Chiamarsi “piccola” e non mollare mai, mettendo in difficoltà i giganti. Le sfide tra Davide e Golia hanno caratterizzato l’andata dei quarti di finale di Serie A Elite, per l’avvio dell’attesa fase Play Off.
La prima sfida del Sabato d’Elite, comunque, ha visto affrontarsi, al Pala Bursi, Gammadue Secchia e Junior Fasano, rispettivamente terza e sesta forza del campionato. Il match più equilibrato del giorno, almeno sulla carta, è quello che termina con un maggior divario di reti; vincono gli emiliani per 25 – 20, compiendo il primo passo verso la semifinale.
Il primo incontro di quelli definibili “a pronostico chiuso” ha preso il via nel Salento, tra i campioni d’Italia dell’Italgest Casarano e la prima “piccola”, la TeknoElettronica Teramo, neopromossa. I ragazzi di Trillini, dopo aver giocato un brutto scherzo ai salentini all’esordio in Elite, ci riprovano anche in trasferta: trascinati da Maretic, gli abruzzesi reagiscono al perentorio 32 – 24 maturato nel corso del match, ed escono sconfitti solo nel finale, con il risultato di 35 – 32.

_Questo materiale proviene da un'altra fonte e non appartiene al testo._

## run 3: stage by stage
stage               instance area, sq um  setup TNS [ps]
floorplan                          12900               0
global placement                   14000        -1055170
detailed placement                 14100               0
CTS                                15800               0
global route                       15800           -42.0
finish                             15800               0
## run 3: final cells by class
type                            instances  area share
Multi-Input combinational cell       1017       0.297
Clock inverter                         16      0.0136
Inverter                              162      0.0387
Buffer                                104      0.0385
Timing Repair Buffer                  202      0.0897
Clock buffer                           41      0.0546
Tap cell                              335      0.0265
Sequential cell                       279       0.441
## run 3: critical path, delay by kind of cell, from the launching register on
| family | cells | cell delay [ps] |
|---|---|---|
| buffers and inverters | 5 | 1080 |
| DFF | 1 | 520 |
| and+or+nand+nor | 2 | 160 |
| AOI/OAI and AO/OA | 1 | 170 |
`src/rtl/lsu_pkg.sv`:
```
// Shared types and constants for the load/store unit: FSM encoding, access
// size codes, bus widths and the latched request payload.
`timescale 1ns/1ps
package lsu_pkg;

  localparam int unsigned WORD_AW = 16;
  localparam int unsigned BYTE_AW = 18;
  localparam int unsigned DATA_W  = 32;
  localparam int unsigned LANE_W  = 2;

  typedef enum logic [2:0] {
    ST_IDLE = 3'd0,
    ST_RD   = 3'd1,
    ST_WT   = 3'd2,
    ST_WR   = 3'd3,
    ST_RSP  = 3'd4
  } state_e;

  typedef enum logic [1:0] {
    SZ_BYTE = 2'd0,
    SZ_HALF = 2'd1,
    SZ_WORD = 2'd2,
    SZ_RSVD = 2'd3
  } size_e;

  typedef struct packed {
    logic                 write;
    size_e                size;
    logic                 is_signed;
    logic [BYTE_AW-1:0]   addr;
    logic [DATA_W-1:0]    wdata;
  } req_t;

  // Reserved size code is always treated as misaligned.
  function automatic logic misaligned(input size_e size, input logic [LANE_W-1:0] lane);
    case (size)
      SZ_BYTE: misaligned = 1'b0;
      SZ_HALF: misaligned = lane[0];
      SZ_WORD: misaligned = |lane;
      default: misaligned = 1'b1;
    endcase
  endfunction

endpackage

```
`src/rtl/load_store_unit_if.sv`:
```
// Request/response handshake bundle between the execute stage (master) and
// the load/store unit (slave).
`timescale 1ns/1ps
interface load_store_unit_if;
  import lsu_pkg::*;

  logic                req_valid;
  logic                req_ready;
  logic                req_write;
  logic [1:0]          req_size;
  logic                req_signed;
  logic [BYTE_AW-1:0]  req_addr;
  logic [DATA_W-1:0]   req_wdata;
  logic                resp_valid;
  logic                resp_ready;
  logic [DATA_W-1:0]   resp_rdata;
  logic                resp_err;

  modport master (
    output req_valid, req_write, req_size, req_signed, req_addr, req_wdata, resp_ready,
    input  req_ready, resp_valid, resp_rdata, resp_err
  );

  modport slave (
    input  req_valid, req_write, req_size, req_signed, req_addr, req_wdata, resp_ready,
    output req_ready, resp_valid, resp_rdata, resp_err
  );

endinterface

```
`src/rtl/lsu_lane.sv`:
```
// Little-endian lane logic: extract/extend a sub-word for loads and merge
// store data into the addressed lane for read-modify-write.
`timescale 1ns/1ps
module lsu_lane
  import lsu_pkg::*;
(
  input  logic [DATA_W-1:0] word,
  input  logic [LANE_W-1:0] lane,
  input  size_e             size,
  input  logic              is_signed,
  input  logic [DATA_W-1:0] wdata,
  output logic [DATA_W-1:0] rdata_c,
  output logic [DATA_W-1:0] merged_c
);

  logic [7:0]  byte_v;
  logic [15:0] half_v;

  always_comb begin
    byte_v   = word[{lane, 3'b000} +: 8];
    half_v   = word[{lane[1], 4'b0000} +: 16];
    rdata_c  = word;
    merged_c = word;
    case (size)
      SZ_BYTE: begin
        rdata_c = {{24{is_signed & byte_v[7]}}, byte_v};
        merged_c[{lane, 3'b000} +: 8] = wdata[7:0];
      end
      SZ_HALF: begin
        rdata_c = {{16{is_signed & half_v[15]}}, half_v};
        merged_c[{lane[1], 4'b0000} +: 16] = wdata[15:0];
      end
      default: begin
        rdata_c  = word;
        merged_c = wdata;
      end
    endcase
  end

endmodule

```
`src/rtl/load_store_unit.sv`:
```
// Memory-access stage: byte-addressed load/store requests mapped onto a
// word-wide memory with a one-cycle registered read port.
`timescale 1ns/1ps
module load_store_unit
  import lsu_pkg::*;
(
  input  logic               clk,
  input  logic               reset,
  load_store_unit_if.slave   bus,
  output logic               mem_write,
  output logic [WORD_AW-1:0] mem_addr,
  output logic [DATA_W-1:0]  mem_datain,
  input  logic [DATA_W-1:0]  mem_dataout
);

  state_e              state_q, state_d;
  req_t                req_q, req_d;
  logic                req_ready_q, req_ready_d;
  logic                resp_valid_q, resp_valid_d;
  logic [DATA_W-1:0]   resp_rdata_q, resp_rdata_d;
  logic                resp_err_q, resp_err_d;
  logic                mem_write_q, mem_write_d;
  logic [WORD_AW-1:0]  mem_addr_q, mem_addr_d;
  logic [DATA_W-1:0]   mem_datain_q, mem_datain_d;

  logic [DATA_W-1:0]   lane_rdata_c;
  logic [DATA_W-1:0]   lane_merged_c;
  size_e               in_size_c;

  assign in_size_c = size_e'(bus.req_size);

  lsu_lane u_lane (
    .word      (mem_dataout),
    .lane      (req_q.addr[LANE_W-1:0]),
    .size      (req_q.size),
    .is_signed (req_q.is_signed),
    .wdata     (req_q.wdata),
    .rdata_c   (lane_rdata_c),
    .merged_c  (lane_merged_c)
  );

  // Next-state and next-output computation; all outputs leave from flops.
  always_comb begin
    state_d      = state_q;
    req_d        = req_q;
    req_ready_d  = req_ready_q;
    resp_valid_d = resp_valid_q;
    resp_rdata_d = resp_rdata_q;
    resp_err_d   = resp_err_q;
    mem_write_d  = 1'b0;
    mem_addr_d   = mem_addr_q;
    mem_datain_d = mem_datain_q;

    case (state_q)
      ST_IDLE: begin
        if (bus.req_valid) begin
          req_d.write     = bus.req_write;
          req_d.size      = in_size_c;
          req_d.is_signed = bus.req_signed;
          req_d.addr      = bus.req_addr;
          req_d.wdata     = bus.req_wdata;
          req_ready_d     = 1'b0;
          if (misaligned(in_size_c, bus.req_addr[LANE_W-1:0])) begin
            state_d      = ST_RSP;
            resp_valid_d = 1'b1;
            resp_err_d   = 1'b1;
            resp_rdata_d = '0;
          end else if (bus.req_write && in_size_c == SZ_WORD) begin
            state_d      = ST_WR;
            mem_write_d  = 1'b1;
            mem_addr_d   = bus.req_addr[BYTE_AW-1:LANE_W];
            mem_datain_d = bus.req_wdata;
          end else begin
            state_d    = ST_RD;
            mem_addr_d = bus.req_addr[BYTE_AW-1:LANE_W];
          end
        end
      end
      ST_RD: state_d = ST_WT;
      // Read data is on mem_dataout here; finish a load or build the merged word.
      ST_WT: begin
        if (req_q.write) begin
          state_d      = ST_WR;
          mem_write_d  = 1'b1;
          mem_addr_d   = req_q.addr[BYTE_AW-1:LANE_W];
          mem_datain_d = lane_merged_c;
        end else begin
          state_d      = ST_RSP;
          resp_valid_d = 1'b1;
          resp_rdata_d = lane_rdata_c;
          resp_err_d   = 1'b0;
        end
      end
      ST_WR: begin
        state_d      = ST_RSP;
        resp_valid_d = 1'b1;
        resp_rdata_d = '0;
        resp_err_d   = 1'b0;
      end
      ST_RSP: begin
        if (bus.resp_ready) begin
          state_d      = ST_IDLE;
          req_ready_d  = 1'b1;
          resp_valid_d = 1'b0;
          resp_rdata_d = '0;
          resp_err_d   = 1'b0;
        end
      end
      default: begin
        state_d     = ST_IDLE;
        req_ready_d = 1'b1;
      end
    endcase
  end

  always_ff @(posedge clk) begin
    if (!reset) begin
      state_q      <= ST_IDLE;
      req_q        <= '0;
      req_ready_q  <= 1'b1;
      resp_valid_q <= 1'b0;
      resp_rdata_q <= '0;
      resp_err_q   <= 1'b0;
      mem_write_q  <= 1'b0;
      mem_addr_q   <= '0;
      mem_datain_q <= '0;
    end else begin
      state_q      <= state_d;
      req_q        <= req_d;
      req_ready_q  <= req_ready_d;
      resp_valid_q <= resp_valid_d;
      resp_rdata_q <= resp_rdata_d;
      resp_err_q   <= resp_err_d;
      mem_write_q  <= mem_write_d;
      mem_addr_q   <= mem_addr_d;
      mem_datain_q <= mem_datain_d;
    end
  end

  assign bus.req_ready  = req_ready_q;
  assign bus.resp_valid = resp_valid_q;
  assign bus.resp_rdata = resp_rdata_q;
  assign bus.resp_err   = resp_err_q;
  assign mem_write      = mem_write_q;
  assign mem_addr       = mem_addr_q;
  assign mem_datain     = mem_datain_q;

endmodule

```
`src/flat_wrapper.sv`:
```
// flat-port wrapper written by rule: the top's interface ports become plain ports
module load_store_unit_flat import lsu_pkg::*;
  (clk, reset, mem_write, mem_addr, mem_datain, mem_dataout, bus_req_valid, bus_req_write, bus_req_size, bus_req_signed, bus_req_addr, bus_req_wdata, bus_resp_ready, bus_req_ready, bus_resp_valid, bus_resp_rdata, bus_resp_err);
  load_store_unit_if bus_i ();
  input  logic clk;
  input  logic reset;
  output logic mem_write;
  output logic [WORD_AW-1:0] mem_addr;
  output logic [DATA_W-1:0] mem_datain;
  input  logic [DATA_W-1:0] mem_dataout;
  input wire logic [$bits(bus_i.req_valid)-1:0] bus_req_valid;
  input wire logic [$bits(bus_i.req_write)-1:0] bus_req_write;
  input wire logic [$bits(bus_i.req_size)-1:0] bus_req_size;
  input wire logic [$bits(bus_i.req_signed)-1:0] bus_req_signed;
  input wire logic [$bits(bus_i.req_addr)-1:0] bus_req_addr;
  input wire logic [$bits(bus_i.req_wdata)-1:0] bus_req_wdata;
  input wire logic [$bits(bus_i.resp_ready)-1:0] bus_resp_ready;
  output wire logic [$bits(bus_i.req_ready)-1:0] bus_req_ready;
  output wire logic [$bits(bus_i.resp_valid)-1:0] bus_resp_valid;
  output wire logic [$bits(bus_i.resp_rdata)-1:0] bus_resp_rdata;
  output wire logic [$bits(bus_i.resp_err)-1:0] bus_resp_err;
  assign bus_i.req_valid = bus_req_valid;
  assign bus_i.req_write = bus_req_write;
  assign bus_i.req_size = bus_req_size;
  assign bus_i.req_signed = bus_req_signed;
  assign bus_i.req_addr = bus_req_addr;
  assign bus_i.req_wdata = bus_req_wdata;
  assign bus_i.resp_ready = bus_resp_ready;
  assign bus_req_ready = bus_i.req_ready;
  assign bus_resp_valid = bus_i.resp_valid;
  assign bus_resp_rdata = bus_i.resp_rdata;
  assign bus_resp_err = bus_i.resp_err;
  load_store_unit u_core (.clk(clk), .reset(reset), .bus(bus_i), .mem_write(mem_write), .mem_addr(mem_addr), .mem_datain(mem_datain), .mem_dataout(mem_dataout));
endmodule
```
### src/rtl/if_fetch_icache.sv
// Direct-mapped one-word-per-line instruction cache; used by if_fetch only when ICACHE_EN is defined.
module if_icache #(
    parameter int LINES = 64
) (
    input  logic        clk,
    input  logic        rst,
    input  logic [31:0] lookup_pc,
    output logic        hit,
    output logic [31:0] rd_data,
    input  logic        fill_en,
    input  logic [31:0] fill_pc,
    input  logic [31:0] fill_data
);
    localparam int IDX_W = $clog2(LINES);
    localparam int TAG_W = 30 - IDX_W;

    logic [LINES-1:0] valid;
    logic [TAG_W-1:0] tag_mem  [LINES];
    logic [31:0]      data_mem [LINES];

    logic [IDX_W-1:0] rd_idx;
    logic [IDX_W-1:0] wr_idx;
    logic             unused_low_bits;

    assign rd_idx          = lookup_pc[IDX_W+1:2];
    assign wr_idx          = fill_pc[IDX_W+1:2];
    assign unused_low_bits = ^{lookup_pc[1:0], fill_pc[1:0]};

    assign hit     = valid[rd_idx] && (tag_mem[rd_idx] == lookup_pc[31:IDX_W+2]);
    assign rd_data = data_mem[rd_idx];

    // Only the valid bits need reset; stale tags/data are masked by them.
    always_ff @(posedge clk or negedge rst) begin
        if (!rst) begin
            valid <= '0;
        end else if (fill_en) begin
            valid[wr_idx] <= 1'b1;
        end
    end

    always_ff @(posedge clk) begin
        if (fill_en) begin
            tag_mem[wr_idx]  <= fill_pc[31:IDX_W+2];
            data_mem[wr_idx] <= fill_data;
        end
    end

endmodule

### src/rtl/if_fetch.sv
// Instruction fetch: owns the PC and assembles 32-bit words from four byte reads.
// Optional direct-mapped I-cache enabled by defining ICACHE_EN.
module if_fetch
    import if_fetch_pkg::*;
#(
    parameter logic [31:0] RESET_PC = 32'h0000_0000
`ifdef ICACHE_EN
    , parameter int ICACHE_LINES = 64
`endif
) (
    input  logic                  clk,
    input  logic                  rst,
    input  logic                  rdy,
    input  logic [4:0]            stall_cmd,
    input  logic                  br_taken,
    input  logic [31:0]           br_target,
    output logic                  mem_req,
    output logic [31:0]           mem_addr,
    input  logic                  mem_ack,
    input  logic [7:0]            mem_rdata,
    output logic                  if_stall_req,
    output logic [31:0]           pc_o,
    output logic [INST_BUS_W-1:0] inst_o,
    output logic                  inst_valid_o,
    output logic [2:0]            state_dbg
);
    // Memory handshake: mem_req/mem_addr are held stable until a cycle with
    // mem_ack=1 and rdy=1; that cycle's mem_rdata is the byte at mem_addr.

    logic [2:0]            state, state_nxt;
    logic [31:0]           pc, pc_nxt;
    logic [INST_BUS_W-1:0] buf_q, buf_nxt;
    logic                  hit_q, hit_nxt;
    logic                  enter_b0;
    logic                  req_nxt, valid_nxt;
    logic [31:0]           addr_nxt, pc_o_nxt;
    logic [INST_BUS_W-1:0] inst_nxt;
    logic [1:0]            bsel;
    logic                  lookup_hit;
    logic [31:0]           lookup_data;
    logic                  unused_inputs;

    assign unused_inputs = ^{stall_cmd[3:0], br_target[1:0]};
    assign bsel          = byte_sel(state);
    assign state_dbg     = state;

`ifdef ICACHE_EN
    logic fill_en;
    assign fill_en = rdy && !br_taken && (state == IF_B3) && mem_ack;

    if_icache #(
        .LINES(ICACHE_LINES)
    ) u_icache (
        .clk      (clk),
        .rst      (rst),
        .lookup_pc(pc_nxt),
        .hit      (lookup_hit),
        .rd_data  (lookup_data),
        .fill_en  (fill_en),
        .fill_pc  (pc),
        .fill_data({mem_rdata, buf_q[23:0]})
    );
`else
    assign lookup_hit  = False_v;
    assign lookup_data = '0;
`endif

    // Next PC and whether a new word fetch starts; branch beats everything.
    always_comb begin
        pc_nxt   = pc;
        enter_b0 = False_v;
        if (br_taken) begin
            pc_nxt   = {br_target[31:2], 2'b00};
            enter_b0 = True_v;
        end else if (state == IF_IDLE) begin
            enter_b0 = True_v;
        end else if (state == IF_HOLD && !stall_cmd[STALL_IF]) begin
            pc_nxt   = pc + 32'd4;
            enter_b0 = True_v;
        end
    end

    always_comb begin
        state_nxt = state;
        buf_nxt   = buf_q;
        hit_nxt   = False_v;
        req_nxt   = mem_req;
        addr_nxt  = mem_addr;
        pc_o_nxt  = pc_o;
        inst_nxt  = inst_o;
        valid_nxt = inst_valid_o;
        if (enter_b0) begin
            // A cache hit skips the byte reads: no request, word parked in the buffer.
            state_nxt = IF_B0;
            addr_nxt  = pc_nxt;
            req_nxt   = !lookup_hit;
            hit_nxt   = lookup_hit;
            buf_nxt   = lookup_hit ? lookup_data : '0;
            valid_nxt = False_v;
        end else begin
            case (state)
                IF_B0, IF_B1, IF_B2, IF_B3: begin
                    if (state == IF_B0 && hit_q) begin
                        state_nxt = IF_HOLD;
                        inst_nxt  = buf_q;
                        pc_o_nxt  = pc;
                        valid_nxt = True_v;
                    end else if (mem_ack) begin
                        buf_nxt[{bsel, 3'b000} +: 8] = mem_rdata;
                        if (state == IF_B3) begin
                            state_nxt = IF_HOLD;
                            req_nxt   = False_v;
                            inst_nxt  = {mem_rdata, buf_q[23:0]};
                            pc_o_nxt  = pc;
                            valid_nxt = True_v;
                        end else begin
                            state_nxt = state + 3'd1;
                            addr_nxt  = pc + {30'd0, bsel} + 32'd1;
                        end
                    end
                end
                IF_HOLD: begin
                end
                default: begin
                    state_nxt = IF_IDLE;
                    req_nxt   = False_v;
                end
            endcase
        end
    end

    always_ff @(posedge clk or negedge rst) begin
        if (!rst) begin
            state        <= IF_IDLE;
            pc           <= RESET_PC;
            buf_q        <= '0;
            hit_q        <= False_v;
            mem_req      <= False_v;
            mem_addr     <= '0;
            if_stall_req <= False_v;
            pc_o         <= '0;
            inst_o       <= '0;
            inst_valid_o <= False_v;
        end else if (rdy) begin
            state        <= state_nxt;
            pc           <= pc_nxt;
            buf_q        <= buf_nxt;
            hit_q        <= hit_nxt;
            mem_req      <= req_nxt;
            mem_addr     <= addr_nxt;
            if_stall_req <= (state_nxt != IF_HOLD);
            pc_o         <= pc_o_nxt;
            inst_o       <= inst_nxt;
            inst_valid_o <= valid_nxt;
        end
    end

endmodule
[src/rtl/fetch_queue.sv]
// Instruction-fetch front end: sequential PC generation, credit-limited requests,
// in-order response buffering, and redirect with stale-response dropping.
module fetch_queue
  import fetch_queue_pkg::*;
#(
  parameter int unsigned      XLEN     = 32,
  parameter int unsigned      DEPTH    = 4,
  parameter logic [XLEN-1:0]  RESET_PC = '0
) (
  input  logic            clk,
  input  logic            rst,
  input  logic            redirect_valid,
  input  logic [XLEN-1:0] redirect_pc,
  output logic            imem_req_valid,
  input  logic            imem_req_ready,
  output logic [XLEN-1:0] imem_req_addr,
  input  logic            imem_resp_valid,
  input  logic [XLEN-1:0] imem_resp_data,
  output logic            out_valid,
  input  logic            out_ready,
  output logic [XLEN-1:0] out_pc,
  output logic [XLEN-1:0] out_inst,
  output logic            error
);

  localparam int unsigned CW = $clog2(DEPTH + 1);

  logic [XLEN-1:0]   fetch_pc, fetch_pc_n, resp_pc, resp_pc_n, redirect_aligned;
  logic [CW-1:0]     in_flight, in_flight_n, drop_cnt, drop_cnt_n;
  logic [CW-1:0]     fifo_count, live, in_flight_after;
  logic [CW:0]       credit_used;
  logic              error_q, error_n;
  logic              fifo_full, fifo_empty;
  logic              req_ok, req_fire, resp_known, resp_drop, push, pop;
  logic [2*XLEN-1:0] head;

  assign redirect_aligned = {redirect_pc[XLEN-1:2], 2'b00};

  // Live requests are those whose responses will actually be enqueued.
  assign live        = in_flight - drop_cnt;
  assign credit_used = (CW+1)'(fifo_count) + (CW+1)'(live);
  assign req_ok      = !rst && !redirect_valid && !fifo_full &&
                       (credit_used < (CW+1)'(DEPTH));
  assign req_fire    = req_ok && imem_req_ready;

  assign resp_known      = imem_resp_valid && (in_flight != '0);
  assign resp_drop       = resp_known && (drop_cnt != '0);
  assign push            = resp_known && (drop_cnt == '0) && !redirect_valid;
  assign in_flight_after = in_flight - CW'(resp_known);

  assign out_valid = !rst && !fifo_empty;
  assign pop       = out_valid && out_ready;

  sync_fifo #(
    .WIDTH (2 * XLEN),
    .DEPTH (DEPTH)
  ) u_fifo (
    .clk       (clk),
    .rst       (rst),
    .push      (push),
    .push_data ({resp_pc, imem_resp_data}),
    .pop       (pop),
    .flush     (redirect_valid),
    .full      (fifo_full),
    .empty     (fifo_empty),
    .count     (fifo_count),
    .head      (head)
  );

  always_ff @(posedge clk) begin
    if (rst) begin
      fetch_pc  <= RESET_PC;
      resp_pc   <= RESET_PC;
      in_flight <= '0;
      drop_cnt  <= '0;
      error_q   <= 1'b0;
    end else begin
      fetch_pc  <= fetch_pc_n;
      resp_pc   <= resp_pc_n;
      in_flight <= in_flight_n;
      drop_cnt  <= drop_cnt_n;
      error_q   <= error_n;
    end
  end

  always_comb begin
    fetch_pc_n  = fetch_pc;
    resp_pc_n   = resp_pc;
    in_flight_n = in_flight_after + CW'(req_fire);
    drop_cnt_n  = drop_cnt - CW'(resp_drop);
    error_n     = error_q;
    if (redirect_valid) begin
      // Everything still outstanding after this cycle predates the redirect.
      fetch_pc_n = redirect_aligned;
      resp_pc_n  = redirect_aligned;
      drop_cnt_n = in_flight_after;
      if (redirect_pc[1:0] != 2'b00) error_n = 1'b1;
    end else begin
      if (req_fire) fetch_pc_n = fetch_pc + XLEN'(INST_BYTES);
      if (push)     resp_pc_n  = resp_pc + XLEN'(INST_BYTES);
    end
    if (imem_resp_valid && (in_flight == '0)) error_n = 1'b1;
  end

  assign imem_req_valid = req_ok;
  assign imem_req_addr  = rst ? '0 : fetch_pc;
  assign out_pc         = rst ? '0 : head[2*XLEN-1:XLEN];
  assign out_inst       = rst ? '0 : head[XLEN-1:0];
  assign error          = error_q && !rst;

endmodule

[config.mk]
export PLATFORM = sky130hd
export DESIGN_NAME = fetch_queue
export DESIGN_NICKNAME = d
export VERILOG_FILES = /design/src/rtl/fetch_queue_pkg.sv /design/src/rtl/fetch_queue_sync_fifo.sv /design/src/rtl/fetch_queue.sv
export SDC_FILE = /design/constraint.sdc
export NUM_CORES = 1
export LEC_CHECK = 0
export BUFFER_PORTS_ARGS = -buffer_cell sky130_fd_sc_hd__buf_2
export CAP_MARGIN = 20
export CORE_MARGIN = 2
export CORE_UTILIZATION = 30
export DETAILED_ROUTE_END_ITERATION = 10
export PLACE_DENSITY = 0.48
export SLEW_MARGIN = 20
export SYNTH_ARGS = -nofsm -noshare
export SYNTH_HDL_FRONTEND = slang
export SYNTH_SLANG_ARGS = --single-unit
[constraint.sdc]
create_clock -name clk -period 10.6 [get_ports clk]
set_input_delay 2.12 -clock clk [delete_from_list [all_inputs] [get_ports clk]]
set_output_delay 2.12 -clock clk [all_outputs]
set_load 0.02 [all_outputs]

Soddisfazione, visti i propositi di partenza, non solo in Abruzzo, ma anche dalle parti della Toscana, dove ha fatto ritorno l’AlPi Prato. Gli uomini di Kobilica, dati anticipatamente per spacciati nel match contro la capolista Conversano, al Pala San Giacomo per giunta, non si sono tirati indietro, ed hanno sfoderato una ripresa di buon livello, perdendo 31 – 25.
E’ la riscossa delle “piccole”, insomma, che ci mettono tutto, che fanno soffrire le più forti, ma che alla fine perdono. E danno così un doppio senso alla Serie A Elite.
Da una parte, Conversano, Casarano e Secchia vincono e si preparano a delle semifinali tanto attese quanto combattute. D’altro canto, la rabbia e la cattiveria agonistica di chi non ci sta a fare da comparsa, non verrà fuori nella lotta allo Scudetto, ma darà vita a sfide – salvezza accese e avvincenti.
L’appuntamento con tutto questo, l’appuntamento con l’eventuale chiusura dei quarti di finale è in programma per il prossimo 28 Marzo. Ora lunga pausa. Nel mezzo, il match della Nazionale contro la Russia.